I’ve said before that the three areas a Data Guardian will spend time on are Availability, Performance and Security of their databases.

There’s one trend in the industry that is endangering those responsibilities.

Keep watching to find out how Big Data affects the Data Guardian.

What is Data Hoarding?

Big Data is a term for collecting data from many sources, usually with a goal to predict user behavior.

While beneficial to businesses, this can lead to bad hygiene practices when handling data.

Typically, applications made for users should be kept lean to keep performance stable.

But with storage being cheap and the rise of a need to collect all the information, applications are hoarding data in the hopes that it might be useful someday.

Hoarding image
Hoarding

How does this affect the Data Guardian’s area of responsibilities?

It directly impacts performance, availability, and security of the database.

How does data hoarding affect performance?

Databases must process data to return results of queries asked of it.

Large datasets require more resources for processing.
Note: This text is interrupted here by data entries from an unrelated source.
## src/chip_bus_pkg.sv

```systemverilog
`default_nettype none

package chip_bus_pkg;

	// Byte address of the 68000 bus, bit 0 is never used for word accesses
	typedef logic [23:0] cpu_addr_t;

	// One 16-bit word as it travels on the data bus
	typedef logic [15:0] cpu_data_t;

	// Upper address bits 23:8 of the custom chip window at $B800xx
	localparam logic [15:0] akiko_base = 16'hB800;

	// Upper address bits 23:16 of the IDE task file window at $DAxxxx
	localparam logic [7:0] ide_base = 8'hDA;

	// Upper address bits 23:12 of the Gayle interrupt window at $DE1xxx
	localparam logic [11:0] gayle_base = 12'hDE1;

	// Identification word returned at offset 0 of the custom chip
	localparam logic [15:0] chip_id = 16'hCAFE;

endpackage

`default_nettype wire

```

## src/ide_pkg.sv

```systemverilog
`default_nettype none

package ide_pkg;

	// Register index on the drive host port, 0 to 7 task file and 8 data
	typedef logic [3:0] ide_addr_t;

	// One byte of the ATA task file
	typedef logic [7:0] task_reg_t;

	// Request vector toward the drive host firmware
	typedef logic [2:0] ide_req_t;

	// Word count of a sector FIFO, one bit wider than the pointers
	typedef logic [8:0] fifo_level_t;

	// Positions inside ide_req_t
	localparam int req_cmd = 0;
	localparam int req_wsector = 1;
	localparam int req_rdata = 2;

	// One sector of 512 bytes held as 16-bit words
	localparam int sector_words = 256;
	localparam int fifo_ptr_w = $clog2(sector_words);

	// Task file indices as seen from the CPU through address bits 4:2
	localparam logic [2:0] reg_data = 3'd0;
	localparam logic [2:0] reg_cmd_status = 3'd7;

	// The host port reaches the sector data here
	localparam ide_addr_t host_data_idx = 4'd8;

	// Interrupt flag position in the Gayle status and enable bytes
	localparam int irq_bit = 7;

	// ATA READ SECTORS opcode
	localparam task_reg_t ata_read_cmd = 8'h20;

endpackage

`default_nettype wire

```

## src/gayle_ide.sv

```systemverilog
`timescale 1ns/1ps
`default_nettype none

module gayle_ide
	import chip_bus_pkg::*;
	import ide_pkg::*;
(
	input  wire              clk_sys,
	input  wire              rst,
	input  wire              ide_sel,
	input  wire              gayle_sel,
	input  wire              bus_rd,
	input  wire              bus_wr,
	input  wire              bus_done,
	input  wire [2:0]        reg_sel,
	input  wire              gayle_off,
	input  wire cpu_data_t   din,
	input  wire              uds,
	input  wire              wf_full,
	input  wire              wf_empty,
	input  wire fifo_level_t wf_level,
	input  wire cpu_data_t   wf_dout,
	input  wire              rf_empty,
	input  wire              rf_full,
	input  wire cpu_data_t   rf_dout,
	input  wire ide_addr_t   ide_address,
	input  wire              ide_write,
	input  wire              ide_read,
	input  wire cpu_data_t   ide_writedata,
	output cpu_data_t        dout,
	output logic             ide_nrdy,
	output logic             wf_push,
	output cpu_data_t        wf_din,
	output logic             wf_pop,
	output logic             rf_pop,
	output logic             rf_push,
	output cpu_data_t        rf_din,
	output logic             ide_irq,
	output ide_req_t         ide_req,
	output cpu_data_t        ide_readdata,
	output logic             ide_led
);

	// Task file bytes 1 to 6, shared by CPU and host
	task_reg_t task_file [1:6];
	task_reg_t cmd_reg;
	task_reg_t status_reg;
	task_reg_t gayle_byte;
	logic cmd_pending;
	logic irq_flag;
	logic irq_en;

	// Decoded access kinds
	logic cpu_wr;
	logic cpu_rd;
	logic data_sel;
	logic host_data;
	logic host_cmd;
	logic host_task;

	assign cpu_wr = bus_done & bus_wr;
	assign cpu_rd = bus_done & bus_rd;
	assign data_sel = ide_sel & (reg_sel == reg_data);
	assign host_data = ide_address == host_data_idx;
	assign host_cmd = ide_address == {1'b0, reg_cmd_status};
	assign host_task = (ide_address != '0) && (ide_address < {1'b0, reg_cmd_status});

	// Hold the CPU while the data port has nothing to give or no room to take
	assign ide_nrdy = data_sel & ((bus_rd & rf_empty) | (bus_wr & wf_full));

	// CPU side of the sector FIFOs, moving only on the completing edge
	assign wf_push = data_sel & cpu_wr;
	assign wf_din = din;
	assign rf_pop = data_sel & cpu_rd;

	// Host side, guarded so a stray strobe cannot corrupt the pointers
	assign wf_pop = ide_read & host_data & ~wf_empty;
	assign rf_push = ide_write & host_data & ~rf_full;
	assign rf_din = ide_writedata;

	always_ff @(posedge clk_sys) begin
		if (rst) begin
			for (int i = 1; i <= 6; i++) begin
				task_file[i] <= '0;
			end
			cmd_reg <= '0;
			status_reg <= '0;
			cmd_pending <= 1'b0;
			irq_flag <= 1'b0;
			irq_en <= 1'b0;
		end else begin
			// Gayle writes on the upper byte lane
			if (gayle_sel && cpu_wr && uds) begin
				if (gayle_off) begin
					irq_en <= din[8 + irq_bit];
				end else begin
					irq_flag <= 1'b0;
				end
			end
			// The host finishes a command by posting status
			if (ide_write && host_cmd) begin
				status_reg <= ide_writedata[7:0];
				cmd_pending <= 1'b0;
				if (irq_en) begin
					irq_flag <= 1'b1;
				end
			end else if (ide_write && host_task) begin
				task_file[ide_address[2:0]] <= ide_writedata[7:0];
			end
			// CPU writes come last so a new command is never lost
			if (ide_sel && cpu_wr && uds) begin
				if (reg_sel == reg_cmd_status) begin
					cmd_reg <= din[15:8];
					cmd_pending <= 1'b1;
				end else if (reg_sel != reg_data) begin
					task_file[reg_sel] <= din[15:8];
				end
			end
		end
	end

	// Offset 8 shows the enable, offset 0 the pending interrupt
	always_comb begin
		gayle_byte = '0;
		gayle_byte[irq_bit] = gayle_off ? irq_en : irq_flag;
	end

	always_comb begin
		dout = '0;
		if (ide_sel && bus_rd) begin
			case (reg_sel)
				reg_data: dout = rf_dout;
				reg_cmd_status: dout = {status_reg, 8'h00};
				default: dout = {task_file[reg_sel], 8'h00};
			endcase
		end else if (gayle_sel && bus_rd) begin
			dout = {gayle_byte, 8'h00};
		end
	end

	// Show-ahead FIFO output lets the host read data without a wait state
	always_comb begin
		ide_readdata = '0;
		if (host_data) begin
			ide_readdata = wf_dout;
		end else if (host_cmd) begin
			ide_readdata = {8'h00, cmd_reg};
		end else if (host_task) begin
			ide_readdata = {8'h00, task_file[ide_address[2:0]]};
		end
	end

	// Requests tell the firmware what the CPU is waiting for
	always_comb begin
		ide_req = '0;
		ide_req[req_cmd] = cmd_pending;
		ide_req[req_wsector] = wf_level == fifo_level_t'(sector_words);
		ide_req[req_rdata] = cmd_pending & (cmd_reg == ata_read_cmd) & rf_empty;
	end

	assign ide_irq = irq_flag;
	assign ide_led = cmd_pending;

	// The decoder must hold ready back while the write FIFO is full
	assert property (@(posedge clk_sys) disable iff (rst) !(wf_push && wf_full))
		else $error("gayle_ide: push into full write FIFO");

endmodule

`default_nettype wire

```
<file path="config.mk">
export PLATFORM = sky130hd
export DESIGN_NAME = mac_top
export DESIGN_NICKNAME = d
export VERILOG_FILES = /design/src/mfu_pkg.sv /design/src/mbb.sv /design/src/mfu.sv /design/src/mul_stage.sv /design/src/acc_stage.sv /design/src/mac_top.sv
export VERILOG_INCLUDE_DIRS = /design/src
export SDC_FILE = /design/constraint.sdc
export NUM_CORES = 1
export LEC_CHECK = 0
export BUFFER_PORTS_ARGS = -buffer_cell sky130_fd_sc_hd__buf_2
export CAP_MARGIN = 20
export CORE_ASPECT_RATIO = 1.4
export CORE_MARGIN = 5
export CORE_UTILIZATION = 65
export CTS_BUF_LIST = sky130_fd_sc_hd__clkbuf_16
export CTS_CLUSTER_SIZE = 8
export DETAILED_ROUTE_END_ITERATION = 10
export HOLD_SLACK_MARGIN = 0.02
export PLACE_DENSITY = 0.82
export SETUP_SLACK_MARGIN = 0.02
export SLEW_MARGIN = 20
export SYNTH_ARGS = -nofsm -noshare
export SYNTH_HDL_FRONTEND = slang
export SYNTH_SLANG_ARGS = --single-unit
</file>
<file path="constraint.sdc">
create_clock -name clk -period 19.65 [get_ports clk]
set_input_delay 3.93 -clock clk [delete_from_list [all_inputs] [get_ports clk]]
set_output_delay 3.93 -clock clk [all_outputs]
set_load 0.005 [all_outputs]
</file>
For instance, seemingly simple queries that use indexes well still will not scale well under large concurrent requests on large data sizes.

As a result, large datasets will hurt the performance of your database.

How does data hoarding affects availability?

For data availability, one of the main concerns is how long it takes to recover from a failure.

This recovery time is defined as the Mean Time To Recover (MTTR).

As you might expect, the larger the data the longer it takes to recover completely.

Vitess, a technology for automatic sharding of MySQL, recommends shard sizes stay below 250GB to ensure recovery time is kept relatively low.

This is not a bad rule of thumb.

Though be careful if you don’t have a method for managing complex database systems in place.

How does data hoarding affect security?

On the security front, you might be collecting sensitive information with all the other data you are collecting.

Various laws such as EU’s GDPR and US HIPPA require special handling of sensitive information.

Special handling includes length of time to keep data, anonymizing data, and the ability to delete the data upon request.

Big Data can leave your business with a liability if not properly planned for.

Conclusion

I’m not saying Big Data is bad, but rather that a Data Guardian will need to plan for how to handle large datasets.

Practice good data hygiene for your data and keep only what is required for your user applications.

If you must collect data for analytical datasets, separate them and set appropriate expectations on SLOs for availability and performance.

And make sure these systems follow security requirements based on the type of data that is collected.